Although to read Mr. Burns’ poetry you will oft be referring to the translations in the side notes, you are probably more familiar with his words than you may know… “The best-laid schemes of mice and men…” “My love is like a red, red rose…” "Should auld acquiantance be forgot..."
My first Burn’s Night in Scotland I was in Edinburgh in the Morningside chapel (if Sean Connery had been a Mormon he would have been in that ward…) and we had brought an investigator with us to the party so that we were there to have a good time…legally…
Everyone wore their kilts and hats and long socks and vests and drapey things and brooches, and daggers and furry purses (the sporran)… Everyone looked marvelous.

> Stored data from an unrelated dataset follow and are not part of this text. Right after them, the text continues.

`config.mk`:
```
export PLATFORM = sky130hd
export DESIGN_NAME = power_dip_restart_sequencer
export DESIGN_NICKNAME = d
export VERILOG_FILES = /design/src/hdl/dip_restart_pkg.sv /design/src/hdl/power_dip_restart_sequencer.sv
export VERILOG_INCLUDE_DIRS = /design/src /design/src/hdl
export SDC_FILE = /design/constraint.sdc
export NUM_CORES = 1
export LEC_CHECK = 0
export ABC_AREA = 1
export BUFFER_PORTS_ARGS = -buffer_cell sky130_fd_sc_hd__buf_4
export CAP_MARGIN = 20
export CORE_MARGIN = 10
export CORE_UTILIZATION = 60
export CTS_BUF_LIST = sky130_fd_sc_hd__clkbuf_4 sky130_fd_sc_hd__clkbuf_8 sky130_fd_sc_hd__clkbuf_16
export DETAILED_ROUTE_END_ITERATION = 8
export PLACE_DENSITY_LB_ADDON = 0.08
export SETUP_SLACK_MARGIN = 0.02
export SLEW_MARGIN = 20
export SYNTH_ARGS = -nofsm -noshare
export SYNTH_HDL_FRONTEND = slang
export SYNTH_SLANG_ARGS = --single-unit
```
`constraint.sdc`:
```
create_clock -name CLK -period 4.5 [get_ports CLK]
set_clock_uncertainty 0.1 [all_clocks]
set_input_delay 0.45 -clock CLK [delete_from_list [all_inputs] [get_ports CLK]]
set_output_delay 0.45 -clock CLK [all_outputs]
set_load 0.01 [all_outputs]
```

Someone stood and read the “Address to a Haggis”:
“Fair fa’ your honest, sonsie face,
Great chieftain o’ the pudding-race!
Aboon them a’ ye tak your place
Painch, tripe, or thairm:
Weel are ye wordy o’ grace
An lang’s my arm.”
It goes on for 7 more stanzas...
Highlights of the poem:
“chieftain o’ the pudding race!” (keep in mind it’s a pudding of guts, spices, and oatmeal…it’s the Ghengis Khan of the pudding race…it scares all the other puddings… did I mention it’s baked in a sheep’s stomach…)
that the haggis is as long as his arm
you raise your knife and plunge it into the shiny haggis for it to burst its entrails in a “glorious sight”

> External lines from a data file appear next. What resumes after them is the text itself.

--- src/wsc_top.sv ---
// control and strobe logic of the warp address sequencer
// Notes on behaviour
// - init high clears control, loads working params
// - first address nine clocks after init low
// - run high at end restarts without gap
// - run low at end halts, params at last line
// - halted strobe and address outputs hold until run sampled high
// - select high blocks preload strobe next clock
// - restart strobe low first walk cycle
// - nearest neighbour keeps both strobes low
// - restart strobe delayed zero to seven clocks
// - write strobe low last walk cycle
// - write strobe delayed zero to seven clocks
// - stall low freezes transform two clocks later
// - preload writes continue while stalled
// - target outputs driven only while enable low
`timescale 1ns/1ps
module wsc_top (
	// clock and reset
	input  wire logic                      clk,
	input  wire logic                      nrst,
	// control pins
	input  wire logic                      init,
	input  wire logic                      run,
	input  wire logic                      stall_n,
	input  wire logic                      param_select_n,
	input  wire logic                      host_write_n,
	input  wire logic                      target_port_enable_n,
	// transform configuration from the preload side
	input  wire logic                      nearest_mode,
	input  wire logic [wsc_pkg::WALK_W-1:0] walk_len,
	input  wire logic [wsc_pkg::POS_W-1:0]  line_len,
	input  wire logic [wsc_pkg::POS_W-1:0]  line_cnt,
	input  wire logic [wsc_pkg::DLY_W-1:0]  mac_restart_delay,
	input  wire logic [wsc_pkg::DLY_W-1:0]  target_write_delay,
	// outputs
	output logic                           param_write_strobe,
	output logic                           param_transfer,
	output logic                           first_address,
	output logic                           running,
	output logic                           mac_restart_n,
	output logic                           target_write_n_o,
	output logic                           target_write_n_oe,
	output logic [wsc_pkg::TARGET_ADDRESS_W-1:0]     target_address_o,
	output logic                           target_address_oe
);
	import wsc_pkg::*;

	// ****************************************
	// pin synchronisers
	// ****************************************
	logic [5:0] sync1_q;
	logic [5:0] sync2_q;
	// two stages on every pin input; the pins arrive from the host board with no
	// relation to clk, so nothing but the second stage is read by the logic
	// reset loads the idle level of each pin: init low, the rest high, so that
	// no false select, stall or output enable is seen in the first cycles
	always_ff @(posedge clk) begin
		if (!nrst) begin
			sync1_q <= 6'h3e;
			sync2_q <= 6'h3e;
		end else begin
			sync1_q <= {host_write_n, target_port_enable_n, param_select_n, stall_n, run, init};
			sync2_q <= sync1_q;
		end
	end
	logic init_s, run_s, stall_s, sel_s, oe_s, wr_s;
	assign {wr_s, oe_s, sel_s, stall_s, run_s, init_s} = sync2_q;

	// ****************************************
	// preload strobe gating
	// ****************************************
	// select high blocks the strobe on the next clock; stall does not gate it
	// the strobe follows the host write, so a frozen frame can still be reloaded
	always_ff @(posedge clk) begin
		if (!nrst) param_write_strobe <= 1'b0;
		else       param_write_strobe <= !sel_s && !wr_s;
	end

	// ****************************************
	// clock stall
	// ****************************************
	logic adv_q;
	// internal advance drops one clock after stall sampled low
	// init forces the advance on so that the delay pipes keep shifting during init while stalled;
	// the extra stage keeps the freeze aligned with the registered pin
	always_ff @(posedge clk) begin
		if (!nrst) adv_q <= 1'b1;
		else       adv_q <= stall_s || init_s;
	end

	// ****************************************
	// sequencer
	// ****************************************
	wsc_state_t          state_q;
	logic [3:0]          lat_q;
	logic [WALK_W-1:0]   walk_q;
	logic [POS_W-1:0]    pix_q;
	logic [POS_W-1:0]    line_q;
	logic                walk_first, walk_last, line_end, frame_end, last_line;

	// a size of zero counts as one, so a cleared size input cannot hang the counters
	function automatic logic at_end(input logic [POS_W-1:0] v, input logic [POS_W-1:0] lim);
		at_end = (v == lim - POS_W'(1)) || (lim == POS_RST);
	endfunction : at_end

	assign walk_first = (walk_q == WALK_RST);
	assign walk_last  = (walk_q == walk_len - WALK_W'(1)) || (walk_len == WALK_RST);
	assign line_end   = walk_last && at_end(pix_q, line_len);
	assign last_line  = at_end(line_q, line_cnt);
	assign frame_end  = line_end && last_line;

	// state, latency and position counters
	// init wins over run and stall here because its branch comes first
	// walks, pixels and lines move only while the internal advance is on
	always_ff @(posedge clk) begin
		if (!nrst) begin
			state_q <= WSC_IDLE;
			lat_q   <= CNT_RST;
			walk_q  <= WALK_RST;
			pix_q   <= POS_RST;
			line_q  <= POS_RST;
		end else if (init_s) begin
			state_q <= WSC_PRIME;
			lat_q   <= CNT_RST;
			walk_q  <= WALK_RST;
			pix_q   <= POS_RST;
			line_q  <= POS_RST;
		end else if (adv_q) begin
			case (state_q)
				WSC_IDLE: begin
					state_q <= WSC_IDLE;
				end
				WSC_PRIME: begin
					lat_q <= lat_q + 4'h1;
					if (lat_q == INIT_LAT_CNT - 4'h2) state_q <= WSC_RUN;
				end
				WSC_RUN: begin
					walk_q <= walk_last ? WALK_RST : walk_q + WALK_W'(1);
					if (line_end) begin
						pix_q  <= POS_RST;
						line_q <= last_line ? POS_RST : line_q + POS_W'(1);
					end else if (walk_last) begin
						pix_q <= pix_q + POS_W'(1);
					end
					if (frame_end && !run_s) state_q <= WSC_HALT;
					// otherwise stay in run, next frame follows at once
				end
				WSC_HALT: begin
					if (run_s) state_q <= WSC_RUN;
				end
				default: state_q <= WSC_IDLE;
			endcase
		end
	end

	logic act;
	assign act = (state_q == WSC_RUN) && adv_q && !init_s;

	// status outputs
	// each stands in the cycle after its cause; param_transfer stays high while init is held, running is a level
	always_ff @(posedge clk) begin
		if (!nrst) begin
			param_transfer <= 1'b0;
			first_address  <= 1'b0;
			running        <= 1'b0;
		end else begin
			// working registers load on init and on first clock of last line
			param_transfer <= init_s || (act && line_end && at_end(line_q + POS_W'(1), line_cnt)
				&& !last_line) || (act && frame_end && line_cnt == POS_W'(1));
			first_address  <= (state_q == WSC_PRIME) && adv_q && !init_s
				&& lat_q == INIT_LAT_CNT - 4'h2;
			running        <= state_q == WSC_RUN;
		end
	end

	// ****************************************
	// strobes with delay pipes
	// ****************************************
	logic       mac_nom, twr_nom;
	logic [7:0] mac_pipe_q, twr_pipe_q;
	logic [TARGET_ADDRESS_W-1:0] target_address_q;
	// nominal strobes; idle when not advancing unless nearest_mode holds them low, only the delay pipes hold
	// both strobes idle high; the delay pipes shift only while the sequence advances,
	// so a stall or a halt freezes them together with the walk they belong to
	assign mac_nom = nearest_mode ? 1'b0 : !(act && walk_first);
	assign twr_nom = nearest_mode ? 1'b0 : !(act && walk_last);

	always_ff @(posedge clk) begin
		if (!nrst) begin
			mac_pipe_q <= PIPE_RST;
			twr_pipe_q <= PIPE_RST;
			target_address_q     <= POS_RST;
		end else if (adv_q && state_q != WSC_HALT) begin
			mac_pipe_q <= {mac_pipe_q[6:0], mac_nom};
			twr_pipe_q <= {twr_pipe_q[6:0], twr_nom};
			if (act && walk_last) target_address_q <= pix_q;
		end
	end

	// delayed outputs and target port enables
	// the tap of each pipe picks the programmed delay; the enables follow the
	// synchronised enable pin, high while the block drives the target port
	always_ff @(posedge clk) begin
		if (!nrst) begin
			mac_restart_n     <= 1'b1;
			target_write_n_o  <= 1'b1;
			target_write_n_oe <= 1'b0;
			target_address_o  <= POS_RST;
			target_address_oe <= 1'b0;
		end else begin
			mac_restart_n     <= mac_pipe_q[mac_restart_delay];
			target_write_n_o  <= twr_pipe_q[target_write_delay];
			target_write_n_oe <= !oe_s;
			target_address_o  <= target_address_q;
			target_address_oe <= !oe_s;
		end
	end
endmodule : wsc_top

the French can keep their ragout
the Italians can keep their fricassee
but give me the stout, honest fare of a good rustic haggis and thank your luck stars that you’re a Scot
and if you love your country: “wish her gratefu’ prayer, Gie her a haggis!”
you get the general idea…
And I ate haggis for the first time, and instead of eating it gone, I mixed it into my tatties (potatoes, you perverts…) and created a bust of Burns himself (that’s a sculpture, you perverts…).
And then the dancing…. You see, you know how as Americans, chances are you learned some square dancing somewhere in your education? Well the Scots learn “flingin’” or the “auld” (old) dances. As sister missionaries, we were the shoe-in partners for all the spinster ladies in the ward. They fought over us like the last spoonful of trifle, and I got plenty of coquettish smiles and winks to boot!